§ **WHAT IS REQUIRED**
Could you filter the records below and keep only the lines with the word "return"?

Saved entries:
## src/rtl/cts_pkg.sv

```systemverilog
package cts_pkg;
  localparam int STAMP_W = 8;
  typedef logic [STAMP_W-1:0] stamp_t;
  localparam stamp_t STAMP_MIN = stamp_t'(1);
  localparam stamp_t STAMP_MAX = '1;

  // transition of one bit that matches the selected polarity
  function automatic logic edge_hit(input logic was, input logic now, input logic rise);
    return (was != now) && (now == rise);
  endfunction

  function automatic logic stamp_full(input stamp_t s);
    return s == STAMP_MAX;
  endfunction

  function automatic stamp_t stamp_inc(input stamp_t s);
    return s + stamp_t'(1);
  endfunction
endpackage

```

## src/rtl/cts_sampler.sv

```systemverilog
module cts_sampler #(
  parameter int CH = 8
) (
  input  logic          clk,
  input  logic          rst_n,
  input  logic          enable,
  input  logic          strobe,
  input  logic [CH-1:0] din,
  output logic [CH-1:0] sample_q,
  output logic          chg_hit,
  output logic          event_p
);
  // change seen on a qualified strobe
  assign chg_hit = strobe && enable && (din != sample_q);

  always_ff @(posedge clk or negedge rst_n) begin
    if (!rst_n) begin
      sample_q <= '0;
      event_p  <= 1'b0;
    end else begin
      event_p <= chg_hit;
      if (strobe) sample_q <= din;
    end
  end

  // no strobe, word unchanged
  a_r1_hold: assert property (@(posedge clk) disable iff (!rst_n)
    !strobe |=> $stable(sample_q));
  // an event needs an enabled strobe one cycle earlier
  a_r2_needs_strobe: assert property (@(posedge clk) disable iff (!rst_n)
    !(strobe && enable) |=> !event_p);
endmodule

```

## src/rtl/cts_edge_arm.sv

```systemverilog
module cts_edge_arm #(
  parameter int CH    = 8,
  parameter int SEL_W = 3
) (
  input  logic             clk,
  input  logic             rst_n,
  input  logic             enable,
  input  logic             strobe,
  input  logic [CH-1:0]    old_word,
  input  logic [CH-1:0]    new_word,
  input  logic [SEL_W-1:0] sel,
  input  logic             rise,
  output logic             edge_seen,
  output logic             triggered
);
  import cts_pkg::*;

  function automatic logic pick(input logic [CH-1:0] w, input logic [SEL_W-1:0] s);
    return (int'(s) < CH) ? w[s] : 1'b0;
  endfunction

  assign edge_seen = enable && strobe &&
                     edge_hit(pick(old_word, sel), pick(new_word, sel), rise);

  always_ff @(posedge clk or negedge rst_n) begin
    if (!rst_n)         triggered <= 1'b0;
    else if (!enable)   triggered <= 1'b0;
    else if (edge_seen) triggered <= 1'b1;
  end

  // sticky while capture stays enabled
  a_r4_sticky: assert property (@(posedge clk) disable iff (!rst_n)
    (enable && triggered) |=> triggered);
  // disable clears the flag
  a_r4_clear: assert property (@(posedge clk) disable iff (!rst_n)
    !enable |=> !triggered);
endmodule

```

## src/rtl/cts_stamp.sv

```systemverilog
module cts_stamp (
  input  logic            clk,
  input  logic            rst_n,
  input  logic            enable,
  input  logic            strobe,
  input  logic            chg_hit,
  output cts_pkg::stamp_t stamp,
  output logic            roll_p
);
  import cts_pkg::*;

  logic wrap_hit;
  assign wrap_hit = enable && strobe && !chg_hit && stamp_full(stamp);

  always_ff @(posedge clk or negedge rst_n) begin
    if (!rst_n) begin
      stamp  <= STAMP_MIN;
      roll_p <= 1'b0;
    end else begin
      roll_p <= wrap_hit;
      if (!enable)       stamp <= STAMP_MIN;
      else if (strobe) begin
        if (chg_hit || stamp_full(stamp)) stamp <= STAMP_MIN;
        else                              stamp <= stamp_inc(stamp);
      end
    end
  end

  // idle capture holds the count at one
  a_r8_idle_one: assert property (@(posedge clk) disable iff (!rst_n)
    !enable |=> (stamp == STAMP_MIN));
  // zero is never a valid count
  a_r11_never_zero: assert property (@(posedge clk) disable iff (!rst_n)
    stamp != '0);
  // plain strobe advances by one
  a_r5_step: assert property (@(posedge clk) disable iff (!rst_n)
    (enable && strobe && !chg_hit && !stamp_full(stamp)) |=> (stamp == $past(stamp) + stamp_t'(1)));
  // change reloads to one
  a_r6_reload: assert property (@(posedge clk) disable iff (!rst_n)
    chg_hit |=> (stamp == STAMP_MIN));
endmodule

```

## src/rtl/chg_trig_stamp.sv

```systemverilog
module chg_trig_stamp #(
  parameter  int CH    = 8,
  localparam int SEL_W = (CH > 1) ? $clog2(CH) : 1
) (
  input  logic             clk,
  input  logic             rst_n,
  input  logic             enable,
  input  logic             strobe,
  input  logic [CH-1:0]    din,
  input  logic [SEL_W-1:0] trig_sel,
  input  logic             trig_rise,
  output logic [CH-1:0]    sample_q,
  output logic [7:0]       stamp,
  output logic             event_p,
  output logic             roll_p,
  output logic             triggered
);
  import cts_pkg::*;

  // internal events, named for the checks
  logic   chg_hit;
  logic   edge_seen;
  stamp_t stamp_w;

  cts_sampler #(.CH(CH)) u_sampler (
    .clk(clk), .rst_n(rst_n), .enable(enable), .strobe(strobe), .din(din),
    .sample_q(sample_q), .chg_hit(chg_hit), .event_p(event_p)
  );

  cts_edge_arm #(.CH(CH), .SEL_W(SEL_W)) u_arm (
    .clk(clk), .rst_n(rst_n), .enable(enable), .strobe(strobe),
    .old_word(sample_q), .new_word(din), .sel(trig_sel), .rise(trig_rise),
    .edge_seen(edge_seen), .triggered(triggered)
  );

  cts_stamp u_stamp (
    .clk(clk), .rst_n(rst_n), .enable(enable), .strobe(strobe),
    .chg_hit(chg_hit), .stamp(stamp_w), .roll_p(roll_p)
  );

  assign stamp = stamp_w;

  // at most one new-record request per cycle
  a_r9_one_request: assert property (@(posedge clk) disable iff (!rst_n)
    !(event_p && roll_p));
  // a trigger edge shows up as the flag next cycle
  a_r3_flag_follows: assert property (@(posedge clk) disable iff (!rst_n)
    edge_seen |=> triggered);
endmodule

```
File: src/rtl/uart_msrx_pkg.sv
package uart_msrx_pkg;
    typedef enum logic [1:0] {
        ST_IDLE,
        ST_START,
        ST_DATA,
        ST_STOP
    } rx_state_t;
endpackage

File: src/rtl/uart_msrx_sync.sv
module uart_msrx_sync #(
    parameter int STAGES = 2
) (
    input  logic clk,
    input  logic rst_n,
    input  logic din,
    output logic dout,
    output logic fall
);
    logic [STAGES-1:0] chain;
    logic              prev;

    always_ff @(posedge clk or negedge rst_n) begin
        if (!rst_n) begin
            chain <= '1;
            prev  <= 1'b1;
        end else begin
            chain <= {chain[STAGES-2:0], din};
            prev  <= chain[STAGES-1];
        end
    end

    assign dout = chain[STAGES-1];
    assign fall = prev & ~chain[STAGES-1];
endmodule

File: src/rtl/uart_msrx_ticker.sv
module uart_msrx_ticker #(
    parameter int DIV_W = 12
) (
    input  logic             clk,
    input  logic             rst_n,
    input  logic             restart,
    input  logic [DIV_W-1:0] div,
    output logic             tick
);
    logic [DIV_W-1:0] cnt;

    always_ff @(posedge clk or negedge rst_n) begin
        if (!rst_n)           cnt <= '0;
        else if (restart)     cnt <= div >> 1;
        else if (cnt == '0)   cnt <= div;
        else                  cnt <= cnt - 1'b1;
    end

    assign tick = (cnt == '0) && !restart;
endmodule
## config.mk

```make
export PLATFORM = sky130hd
export DESIGN_NAME = hsl_bank
export DESIGN_NICKNAME = d
export VERILOG_FILES = /design/src/rtl/hsl_pkg.sv /design/src/rtl/hsl_port_decode.sv /design/src/rtl/hsl_lock_cell.sv /design/src/rtl/hsl_port_resp.sv /design/src/rtl/hsl_bank.sv
export SDC_FILE = /design/constraint.sdc
export NUM_CORES = 1
export LEC_CHECK = 0
export ABC_AREA = 1
export BUFFER_PORTS_ARGS = -buffer_cell sky130_fd_sc_hd__buf_2
export CELL_PAD_IN_SITES_DETAIL_PLACEMENT = 1
export CELL_PAD_IN_SITES_GLOBAL_PLACEMENT = 1
export CORE_MARGIN = 1
export CORE_UTILIZATION = 25
export CTS_CLUSTER_SIZE = 10
export DETAILED_ROUTE_END_ITERATION = 8
export PLACE_DENSITY_LB_ADDON = 0.1
export SLEW_MARGIN = 20
export SYNTH_ARGS = -nofsm -noshare
export SYNTH_HDL_FRONTEND = slang
export SYNTH_SLANG_ARGS = --single-unit
```

## constraint.sdc

```tcl
create_clock -name clk -period 2.1 [get_ports clk]
set_clock_uncertainty 0.15 [all_clocks]
set_input_delay 0.105 -clock clk [delete_from_list [all_inputs] [get_ports clk]]
set_output_delay 0.105 -clock clk [all_outputs]
set_load 0.01 [all_outputs]
```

§ **EXERCISE ANSWER**
    return (was != now) && (now == rise);
    return s == STAMP_MAX;
    return s + stamp_t'(1);
    return (int'(s) < CH) ? w[s] : 1'b0;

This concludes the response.